First, it should be noted that it's not a given that entanglement really does produce non-local causal action at a distance. The copenhagen interpretation of QM can be argued to affirm that, depending on who's talking about that interpretation at the time, but other interpretations don't necessarily have the same view of entanglement.
But, let's assume for a minute that it really is non-locally causal - why can no information be communicated instantaneously? Why do we have the no communication theorem
and how does it make sense? After all, if there's non-local causality, we should be able to make use of it, right?
Well, no. The problem is, the sort of non-local causality in QM is only in a statistical sense, and the problem is, there would be no way of seeing the statistically causal change in distant regions of space, without comparing notes.
The normal variable people tend to talk about is Spin. We send an entangled pair, one east and one west. Not just one entangled pair, imagine a stream of entangled pairs, so that maybe later we may use this stream of particles for communication. At the east station, we're measuring spin up/down at 0deg, and the particle is up. At the west station, we're measuring spin up/down at 0deg, and the particle is down. When we measure at each station in the same orientation, each station gets the opposite result of the other station every time, for each particle pair. So, how could we manipulate this situation to communicate?

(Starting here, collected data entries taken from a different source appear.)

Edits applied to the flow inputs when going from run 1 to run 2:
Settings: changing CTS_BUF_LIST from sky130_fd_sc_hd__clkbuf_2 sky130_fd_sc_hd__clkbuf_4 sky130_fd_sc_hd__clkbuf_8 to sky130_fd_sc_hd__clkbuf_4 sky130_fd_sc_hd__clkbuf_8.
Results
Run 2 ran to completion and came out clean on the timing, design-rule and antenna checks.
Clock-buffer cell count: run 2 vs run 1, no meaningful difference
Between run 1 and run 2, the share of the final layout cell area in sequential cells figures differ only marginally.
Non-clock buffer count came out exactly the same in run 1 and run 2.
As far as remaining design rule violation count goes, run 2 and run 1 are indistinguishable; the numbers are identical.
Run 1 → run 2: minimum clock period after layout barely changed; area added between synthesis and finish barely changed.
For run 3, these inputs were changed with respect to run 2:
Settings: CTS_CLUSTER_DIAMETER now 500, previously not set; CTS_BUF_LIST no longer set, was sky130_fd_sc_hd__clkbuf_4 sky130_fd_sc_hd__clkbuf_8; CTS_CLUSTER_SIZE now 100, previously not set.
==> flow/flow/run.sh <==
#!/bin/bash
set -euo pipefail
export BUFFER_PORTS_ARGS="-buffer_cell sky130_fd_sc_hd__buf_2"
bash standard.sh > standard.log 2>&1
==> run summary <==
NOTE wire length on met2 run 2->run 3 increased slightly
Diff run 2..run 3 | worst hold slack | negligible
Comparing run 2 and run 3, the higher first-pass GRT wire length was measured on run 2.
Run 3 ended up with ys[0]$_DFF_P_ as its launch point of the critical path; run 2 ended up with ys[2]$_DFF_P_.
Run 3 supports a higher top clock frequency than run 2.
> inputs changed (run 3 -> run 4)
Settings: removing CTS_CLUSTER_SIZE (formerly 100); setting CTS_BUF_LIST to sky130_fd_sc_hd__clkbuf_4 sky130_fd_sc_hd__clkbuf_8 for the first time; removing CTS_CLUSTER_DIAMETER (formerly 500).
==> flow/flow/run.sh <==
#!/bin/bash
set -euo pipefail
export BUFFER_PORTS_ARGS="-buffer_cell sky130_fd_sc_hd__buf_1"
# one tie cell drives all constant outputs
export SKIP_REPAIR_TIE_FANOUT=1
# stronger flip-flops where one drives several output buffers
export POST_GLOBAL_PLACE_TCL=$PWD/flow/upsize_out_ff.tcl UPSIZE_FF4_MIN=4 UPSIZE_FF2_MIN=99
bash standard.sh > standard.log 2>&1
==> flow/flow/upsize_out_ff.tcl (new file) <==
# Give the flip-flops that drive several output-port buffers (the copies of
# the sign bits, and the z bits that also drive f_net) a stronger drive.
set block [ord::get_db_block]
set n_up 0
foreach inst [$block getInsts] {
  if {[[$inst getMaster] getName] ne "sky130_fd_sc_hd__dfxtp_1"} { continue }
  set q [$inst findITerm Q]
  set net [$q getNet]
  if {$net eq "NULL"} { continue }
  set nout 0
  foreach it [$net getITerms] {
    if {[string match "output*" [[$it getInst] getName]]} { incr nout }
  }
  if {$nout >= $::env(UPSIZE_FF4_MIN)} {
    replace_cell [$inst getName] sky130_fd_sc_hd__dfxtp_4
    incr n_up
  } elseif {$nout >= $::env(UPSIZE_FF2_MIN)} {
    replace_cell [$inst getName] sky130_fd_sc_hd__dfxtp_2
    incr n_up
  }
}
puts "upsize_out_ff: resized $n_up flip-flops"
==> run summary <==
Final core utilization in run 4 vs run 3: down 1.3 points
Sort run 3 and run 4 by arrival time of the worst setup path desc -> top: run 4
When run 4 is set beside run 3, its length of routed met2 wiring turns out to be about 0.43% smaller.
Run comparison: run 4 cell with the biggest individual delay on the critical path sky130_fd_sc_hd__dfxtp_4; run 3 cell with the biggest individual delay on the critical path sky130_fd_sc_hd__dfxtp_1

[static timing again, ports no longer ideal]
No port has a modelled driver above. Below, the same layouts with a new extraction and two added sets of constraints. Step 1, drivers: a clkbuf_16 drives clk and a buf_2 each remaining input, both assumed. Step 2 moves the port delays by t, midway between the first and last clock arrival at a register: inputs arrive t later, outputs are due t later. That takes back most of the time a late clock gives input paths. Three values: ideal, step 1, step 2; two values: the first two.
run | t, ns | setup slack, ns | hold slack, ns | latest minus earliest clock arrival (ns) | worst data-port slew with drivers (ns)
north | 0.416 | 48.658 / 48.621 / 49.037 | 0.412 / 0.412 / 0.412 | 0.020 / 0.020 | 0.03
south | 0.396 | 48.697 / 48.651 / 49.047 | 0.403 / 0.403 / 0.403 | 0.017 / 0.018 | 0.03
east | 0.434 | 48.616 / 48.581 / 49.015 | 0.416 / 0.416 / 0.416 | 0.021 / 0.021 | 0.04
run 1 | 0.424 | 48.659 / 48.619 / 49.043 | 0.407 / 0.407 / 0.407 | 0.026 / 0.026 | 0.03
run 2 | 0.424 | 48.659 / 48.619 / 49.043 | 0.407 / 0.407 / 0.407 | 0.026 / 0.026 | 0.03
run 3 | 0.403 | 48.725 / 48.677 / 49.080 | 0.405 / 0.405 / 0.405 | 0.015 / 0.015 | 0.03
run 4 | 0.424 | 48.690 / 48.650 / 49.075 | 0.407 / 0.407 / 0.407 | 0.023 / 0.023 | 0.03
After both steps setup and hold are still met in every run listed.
This design comes from an exercise in tuning for small area, a short achievable clock period and few clock cycles per item on the open sky130 flow, not from production work.
Only simulation tests tie the RTL to the original design; equivalence was not proved.

Setup of alpha:
## dot_product
module dot_product #(
  parameter ADDR_WIDTH = 5,
  parameter WIDTH = 32
) (
  input clk,
  input rst,
  input [ADDR_WIDTH:0] len,
  input [WIDTH-1:0] a_data,
  input a_valid,
  output reg a_ready,
  input [WIDTH-1:0] b_data,
  input b_valid,
  output reg b_ready,
  output [WIDTH-1:0] c_data,
  output reg c_valid,
  input c_ready
);
Size in the first run: roughly 240 flip-flops, ~110 I/O pins, roughly 20000 µm² of cells after synthesis.
clock: 10.0 ns
lec_check: 0
cap_margin: 20
core_margin: 2
core_utilization: 40
place_density: 0.6
slew_margin: 20
standard.sh (not shown) runs the stock make flow with config.mk's settings and CLKGATE_MAP_FILE= SYNTH_SCRIPT=/design/flow/synth_recipe.tcl, a recipe that flattens the netlist after the stock synthesis.
==> flow/flow/run.sh <==
#!/bin/bash
# Own layout flow: the standard layout (standard synthesis, floorplan,
# placement, CTS, routing) run through standard.sh, with extra make settings
# read from flow/make_args.txt (one VAR=value per line). They set how hard
# timing repair works (a setup slack margin, so that repair keeps shortening
# the critical paths after the 10 ns clock is met) and which buffer cell
# buffers the ports. The design's clock and I/O constraints are unchanged.
# make's full output goes to flow_make.log here; each ORFS step also keeps
# its own log under orfs/logs/.
set -euo pipefail
cd "$(dirname "$0")/.."
args=()
while IFS= read -r line || [[ -n "$line" ]]; do
  [[ -z "$line" || "$line" == \#* ]] && continue
  args+=("$line")
done < flow/make_args.txt
bash standard.sh "${args[@]}" finish > flow_make.log 2>&1
==> flow/flow/make_args.txt <==
SETUP_SLACK_MARGIN=7.2
BUFFER_PORTS_ARGS=-buffer_cell sky130_fd_sc_hd__buf_2
Testbench counts of alpha, summed over its fixed seeds: cycles 10,109, items 512.
diff inputs: alpha => beta
==> flow/flow/make_args.txt <==
SETUP_SLACK_MARGIN=6.3
BUFFER_PORTS_ARGS=-buffer_cell sky130_fd_sc_hd__buf_2
[summary]
- Looking at beta and alpha, the number of buffers inserted by port buffering is a wash.
- When beta is set beside alpha, its share of cells above drive strength 1 turns out to be 25 points smaller.
- The sequential portion of the cell area in beta was higher than what alpha gave.
- Against alpha as the reference, beta delivers a lower via count.
- beta vs alpha on cell count: beta is the lower one.
- Compared with alpha, beta shows actual transition at the worst max-transition pin higher by 0.11 ns.
- beta vs. alpha: instance count after placement with tap cells included about even, routed length on met1 went down.
The following lists how gamma was set up differently from beta:
==> flow/flow/make_args.txt <==
SETUP_SLACK_MARGIN=6.9
BUFFER_PORTS_ARGS=-buffer_cell sky130_fd_sc_hd__buf_2
[summary]
Diff beta..gamma | global route total overflow | unchanged
Re flip-flop and latch count: no difference whatsoever between gamma and beta.
Compare beta and gamma | fraction of met1 tracks used by global routing lower: beta
Number of non-clock buffers in the layout (beta / gamma): 0.47


## build 62
Another version of the RTL of dot_product (not shown whole).
Size in the first run: about 110 I/O pins, ~20000 sq um of cells after synthesis.
export LEC_CHECK = 0
export CAP_MARGIN = 20
export CORE_MARGIN = 2
export CORE_UTILIZATION = 40
export PLACE_DENSITY = 0.6
export SLEW_MARGIN = 20
create_clock -name core_clock -period 10.0 [get_ports {clk}]
==> flow/flow/make_args.txt <==
SETUP_SLACK_MARGIN=6.5
BUFFER_PORTS_ARGS=-buffer_cell sky130_fd_sc_hd__buf_2
Scripts as last shown in full above: flow/flow/run.sh
Build 62: flow completed, timing, DRC and antenna clean
Testbench counts of build 62, summed over its fixed seeds: cycles 10,109, items 512.
Source: an optimization exercise on an open RTL-to-GDS flow (aim: small area). Production flows keep margins and buffers that such runs may drop. At most, simulation tests tie the RTL to the original design; equivalence was not proved. No driver is modelled on the clock port, so clock power and skew are understated where the tree is cut down; a real chip needs a root buffer or a tree. Power and IR drop assume default switching activity.

## run P
==> flow/design.v <==
`timescale 1ns / 100ps
module top(
     input wire clk, reset,
     input wire start, si,
     output reg [3:0] an,
     output reg [7:0] sseg
    );
localparam [2:0] IDLE = 3'b000, WAIT = 3'b001, CNT = 3'b010, CNT0 = 3'b011,
                 FIN = 3'b100, FIN0 = 3'b101, DIV = 3'b110, DIV0 = 3'b111;
reg [2:0] state;
reg [17:0] scan;           
reg [5:0] t;               
reg c;                     
reg s;                     
reg d;                     
reg [15:0] p;              
reg [9:0] r;               
reg [15:0] dsp;            
reg pt;                    
wire [3:0] ph = scan[3:0];
wire ph0 = (ph == 4'd0);
wire ph15 = (ph == 4'd15);
wire edg = si & ~d;
wire z = state[0];
wire div = state[2] & state[1];
wire cnt = ~state[2] & state[1];
wire fin = state[2] & ~state[1];
wire [4:0] pass = scan[8:4];
wire first = (pass == 5'd0);
wire tick = cnt & ~edg & (t == 6'd44);
wire le1 = z | (p[15:1] == 15'd0);
wire le10 = (p[15:4] == 12'd0) & (p[3:0] <= 4'd10);
wire le100 = (p[15:7] == 9'd0) & (p[6:0] <= 7'd100);
wire [19:0] dvnd = le1 ? 20'd1000 : le10 ? 20'd10000 : le100 ? 20'd100000 : 20'd1000000;
wire [19:0] zq = 20'd1048;   
wire [4:0] bi = 5'd19 - pass;
wire sub = div & ~s;
wire rb = r[0] & ~(div & first);
wire pb = p[0] & ~z;
wire a = div & (ph0 ? dvnd[bi] : d);
wire bx = pb ^ sub;
wire cin = ph0 ? (div ? sub : s) : c;
wire sum = a ^ bx ^ cin;
wire cout = (a & bx) | (a & cin) | (bx & cin);
wire sgn = rb ^ sub ^ cout;    
wire q = z ? zq[bi] : ~sgn;
function [3:0] adj(input [3:0] x);
  adj = (x >= 4'd5) ? x + 4'd3 : x;
endfunction
wire [15:0] dd = {dsp[15:12], adj(dsp[11:8]), adj(dsp[7:4]), adj(dsp[3:0])};
wire shift = div & ph15;
wire m6 = ~le1 & ~le100;
wire d3z = (dsp[15:12] == 4'd0);
wire d2z = (dsp[11:8] == 4'd0);
always @(posedge clk)
  if (reset)
    begin
      state <= IDLE;
      scan <= 0;
    end
  else
    begin
      scan <= scan + 1'b1;
      case (state)
        IDLE: if (start) state <= WAIT;
        WAIT: if (edg) state <= CNT0;
        CNT0: if (edg) state <= FIN0; else if (t == 6'd44) state <= CNT;
        CNT: state <= {edg, ~edg, ph15 & cout};
        FIN, FIN0: state <= {1'b1, ph15 & (pass == 5'd31) & ~s, z | (ph15 & cout)};
        default: if (ph15 & (pass == 5'd19)) state <= IDLE;
      endcase
    end
always @(posedge clk)
  begin
    if (cnt && !edg && t != 6'd44)
      t <= {t[0] ^ t[1], t[5:1]};
    else if (div)
      t <= {sum, t[5:1]};
    else
      t <= 6'd1;
  end
always @(posedge clk)
  begin
    c <= cout;
    d <= div ? rb : si;
    if (div)
      s <= ph15 ? sgn : s;
    else
      s <= tick | (s & ~ph0);
    p <= {(cnt | fin) ? (sum & ~z) : p[0], p[15:1]};
    r <= {t[0], r[9:1]};
  end
always @(posedge clk)
  if (reset || fin)
    begin
      dsp <= 0;
      pt <= 0;
    end
  else
    begin
      if (shift)
        dsp <= {dd[14:0], div & q};
      if (div & first & ph0)
        pt <= m6;
    end
wire [1:0] sel = scan[17:16];
wire [1:0] sh = {pt & d3z & d2z, pt & d3z & ~d2z};
wire [1:0] idx = sel - sh;
wire blank = (sel < sh);
reg [3:0] h;
always @*
  begin
    case (sel)
      2'd0: an = 4'b1110;
      2'd1: an = 4'b1101;
      2'd2: an = 4'b1011;
      default: an = 4'b0111;
    endcase
    case (idx)
      2'd0: h = dsp[3:0];
      2'd1: h = dsp[7:4];
      2'd2: h = dsp[11:8];
      default: h = dsp[15:12];
    endcase
    if (blank)
      h = 4'd0;
  end
wire A = h[3], B = h[2], C = h[1], D = h[0];
always @*
  begin
    sseg[6] = A | C | ~(B ^ D);
    sseg[5] = ~B | ~(C ^ D);
    sseg[4] = ~C | D | B;
    sseg[3] = A | (~B & ~D) | (~B & C) | (C & ~D) | (B & ~C & D);
    sseg[2] = ~D & (~B | C);
    sseg[1] = A | (~C & ~D) | (B & ~(C & D));
    sseg[0] = A | (B ^ C) | (C & ~D);
    sseg[7] = pt & (sel == sh);
  end
endmodule
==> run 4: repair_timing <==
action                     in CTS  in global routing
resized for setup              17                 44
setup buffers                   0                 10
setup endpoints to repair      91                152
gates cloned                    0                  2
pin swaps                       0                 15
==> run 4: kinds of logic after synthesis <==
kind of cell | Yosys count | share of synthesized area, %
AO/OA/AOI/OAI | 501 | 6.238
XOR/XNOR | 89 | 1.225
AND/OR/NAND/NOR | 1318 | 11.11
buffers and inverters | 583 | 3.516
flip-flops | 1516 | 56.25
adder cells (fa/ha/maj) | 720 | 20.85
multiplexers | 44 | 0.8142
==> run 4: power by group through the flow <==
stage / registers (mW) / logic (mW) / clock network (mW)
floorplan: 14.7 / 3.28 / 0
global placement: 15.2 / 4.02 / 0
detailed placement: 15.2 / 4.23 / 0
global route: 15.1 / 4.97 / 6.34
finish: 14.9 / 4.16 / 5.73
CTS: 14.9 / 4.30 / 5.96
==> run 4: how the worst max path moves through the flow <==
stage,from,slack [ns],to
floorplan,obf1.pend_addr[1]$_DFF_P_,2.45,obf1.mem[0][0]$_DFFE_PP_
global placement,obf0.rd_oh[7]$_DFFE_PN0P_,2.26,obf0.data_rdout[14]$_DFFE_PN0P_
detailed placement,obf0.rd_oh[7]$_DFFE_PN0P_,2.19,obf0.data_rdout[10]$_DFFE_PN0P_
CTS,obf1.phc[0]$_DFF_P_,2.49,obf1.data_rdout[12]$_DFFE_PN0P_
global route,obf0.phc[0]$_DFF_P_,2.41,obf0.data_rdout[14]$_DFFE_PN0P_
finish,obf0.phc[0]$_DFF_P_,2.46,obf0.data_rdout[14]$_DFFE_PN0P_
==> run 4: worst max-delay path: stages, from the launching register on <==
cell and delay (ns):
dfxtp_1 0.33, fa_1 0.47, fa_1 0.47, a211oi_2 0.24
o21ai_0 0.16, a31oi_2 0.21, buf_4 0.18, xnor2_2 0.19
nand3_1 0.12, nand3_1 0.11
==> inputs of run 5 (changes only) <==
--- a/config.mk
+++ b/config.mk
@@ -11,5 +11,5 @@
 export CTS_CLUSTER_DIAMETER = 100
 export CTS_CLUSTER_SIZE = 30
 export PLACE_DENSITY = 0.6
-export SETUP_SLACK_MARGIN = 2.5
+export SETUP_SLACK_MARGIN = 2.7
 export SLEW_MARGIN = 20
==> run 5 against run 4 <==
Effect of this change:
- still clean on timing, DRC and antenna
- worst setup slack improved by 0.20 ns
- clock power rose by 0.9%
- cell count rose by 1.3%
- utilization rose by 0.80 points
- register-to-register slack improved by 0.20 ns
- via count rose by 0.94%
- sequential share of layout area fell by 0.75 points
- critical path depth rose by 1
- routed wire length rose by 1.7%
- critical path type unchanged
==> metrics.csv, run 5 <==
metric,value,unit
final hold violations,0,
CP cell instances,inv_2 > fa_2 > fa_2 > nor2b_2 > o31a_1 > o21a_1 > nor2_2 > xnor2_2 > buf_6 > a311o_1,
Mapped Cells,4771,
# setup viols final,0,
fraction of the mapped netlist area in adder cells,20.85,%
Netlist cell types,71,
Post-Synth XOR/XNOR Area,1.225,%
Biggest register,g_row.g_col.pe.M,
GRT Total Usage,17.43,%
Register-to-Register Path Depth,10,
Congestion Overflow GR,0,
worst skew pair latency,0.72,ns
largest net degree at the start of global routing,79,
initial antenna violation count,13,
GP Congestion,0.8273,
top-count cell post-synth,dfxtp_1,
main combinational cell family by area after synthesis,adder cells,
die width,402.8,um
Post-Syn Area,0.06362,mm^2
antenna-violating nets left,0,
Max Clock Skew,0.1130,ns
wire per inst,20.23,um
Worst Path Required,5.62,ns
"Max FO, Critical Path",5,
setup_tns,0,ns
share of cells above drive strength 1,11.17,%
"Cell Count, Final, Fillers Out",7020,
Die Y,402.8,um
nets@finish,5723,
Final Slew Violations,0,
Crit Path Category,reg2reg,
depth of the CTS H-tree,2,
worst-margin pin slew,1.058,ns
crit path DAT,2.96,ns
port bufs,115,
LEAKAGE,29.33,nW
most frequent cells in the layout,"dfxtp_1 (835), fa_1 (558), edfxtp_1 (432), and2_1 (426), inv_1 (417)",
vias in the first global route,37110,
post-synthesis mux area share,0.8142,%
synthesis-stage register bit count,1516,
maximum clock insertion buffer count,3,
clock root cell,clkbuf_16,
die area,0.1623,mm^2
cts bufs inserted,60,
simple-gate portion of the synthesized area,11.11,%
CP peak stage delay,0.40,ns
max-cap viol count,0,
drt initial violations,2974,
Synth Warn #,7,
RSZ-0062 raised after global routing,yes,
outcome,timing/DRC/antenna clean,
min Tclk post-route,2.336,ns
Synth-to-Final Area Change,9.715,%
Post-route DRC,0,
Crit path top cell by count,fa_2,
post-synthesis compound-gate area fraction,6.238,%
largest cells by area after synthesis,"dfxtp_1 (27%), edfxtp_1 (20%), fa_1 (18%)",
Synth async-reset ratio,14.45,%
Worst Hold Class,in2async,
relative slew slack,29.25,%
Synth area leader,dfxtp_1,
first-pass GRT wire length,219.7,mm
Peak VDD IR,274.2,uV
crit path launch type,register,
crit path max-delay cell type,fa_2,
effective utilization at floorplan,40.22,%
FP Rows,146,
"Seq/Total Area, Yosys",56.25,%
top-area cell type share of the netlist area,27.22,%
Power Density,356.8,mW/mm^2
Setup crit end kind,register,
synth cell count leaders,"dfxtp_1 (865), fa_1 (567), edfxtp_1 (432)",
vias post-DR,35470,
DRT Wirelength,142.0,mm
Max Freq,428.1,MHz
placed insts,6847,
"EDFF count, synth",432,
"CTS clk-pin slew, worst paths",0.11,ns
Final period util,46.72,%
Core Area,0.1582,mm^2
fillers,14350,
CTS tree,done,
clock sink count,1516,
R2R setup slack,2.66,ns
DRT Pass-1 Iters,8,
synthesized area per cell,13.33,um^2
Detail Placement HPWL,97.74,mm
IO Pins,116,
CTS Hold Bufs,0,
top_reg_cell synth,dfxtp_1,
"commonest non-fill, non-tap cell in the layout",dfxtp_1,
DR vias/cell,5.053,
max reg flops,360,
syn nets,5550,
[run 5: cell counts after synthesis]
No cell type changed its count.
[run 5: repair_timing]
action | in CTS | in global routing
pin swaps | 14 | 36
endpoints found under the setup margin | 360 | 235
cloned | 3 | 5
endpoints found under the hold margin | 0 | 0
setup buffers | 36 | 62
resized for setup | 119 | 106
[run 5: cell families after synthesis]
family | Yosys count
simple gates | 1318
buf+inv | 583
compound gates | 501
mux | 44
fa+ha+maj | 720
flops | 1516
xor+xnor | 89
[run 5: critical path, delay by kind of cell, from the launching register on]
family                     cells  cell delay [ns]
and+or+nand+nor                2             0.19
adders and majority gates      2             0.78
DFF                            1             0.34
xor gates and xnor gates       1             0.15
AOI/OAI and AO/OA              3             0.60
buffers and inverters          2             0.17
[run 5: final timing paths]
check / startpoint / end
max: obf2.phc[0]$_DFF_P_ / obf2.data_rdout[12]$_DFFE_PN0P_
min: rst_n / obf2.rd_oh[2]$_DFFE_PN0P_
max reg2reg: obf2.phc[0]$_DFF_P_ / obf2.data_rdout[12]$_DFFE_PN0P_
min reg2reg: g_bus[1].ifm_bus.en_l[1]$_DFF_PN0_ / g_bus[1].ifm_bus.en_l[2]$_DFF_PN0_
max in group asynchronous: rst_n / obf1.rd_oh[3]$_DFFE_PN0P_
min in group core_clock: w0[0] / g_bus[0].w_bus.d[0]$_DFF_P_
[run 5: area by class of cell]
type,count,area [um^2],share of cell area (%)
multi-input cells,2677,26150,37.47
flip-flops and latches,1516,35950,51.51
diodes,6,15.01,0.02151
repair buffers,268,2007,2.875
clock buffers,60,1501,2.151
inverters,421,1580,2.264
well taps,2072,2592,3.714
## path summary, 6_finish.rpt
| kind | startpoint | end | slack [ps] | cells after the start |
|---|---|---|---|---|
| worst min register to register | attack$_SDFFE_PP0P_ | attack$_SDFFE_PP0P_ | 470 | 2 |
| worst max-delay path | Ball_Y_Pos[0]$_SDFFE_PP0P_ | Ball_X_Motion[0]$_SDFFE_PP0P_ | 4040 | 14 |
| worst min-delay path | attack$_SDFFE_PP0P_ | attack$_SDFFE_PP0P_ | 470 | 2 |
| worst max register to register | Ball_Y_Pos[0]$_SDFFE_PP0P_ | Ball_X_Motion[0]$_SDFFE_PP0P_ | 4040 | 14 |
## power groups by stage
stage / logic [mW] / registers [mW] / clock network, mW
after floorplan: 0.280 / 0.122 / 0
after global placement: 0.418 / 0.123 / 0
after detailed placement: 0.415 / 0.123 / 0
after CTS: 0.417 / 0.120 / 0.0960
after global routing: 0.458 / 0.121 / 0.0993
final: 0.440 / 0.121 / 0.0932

The only option, I think, is to change how we measure. If we change the relative degree of measurement, then we can change the correlation rates at the other end of the wire - when it's at 0deg, the results are perfectly negatively correlated, and when it's at 20deg, for example, that correlation changes to a different number. So if the West station wants to send FTL information to the East station, then maybe they rotate their spin-measuring-device from 0deg to 20deg, or something, and then that causes something different to happen at the East station, right?
Wrong. At the east station, when the West station changes from 0deg to 20deg, to the east station, everything looks exactly the same. They're still getting a stream of particles and still measuring it at 0deg up/down, and 50% of them are down and 50% of them are up - there's not actually a way for the East station to know that the West station changed their measuring orientation, until after they compare notes and find out that the correlations changed.
It's these sort of thought experiments that underly the no-communication theorem. Even if quantum causality is non-local and immediate, there's no way for the East station to know anything about what's happening at the West station in a faster-than-light way.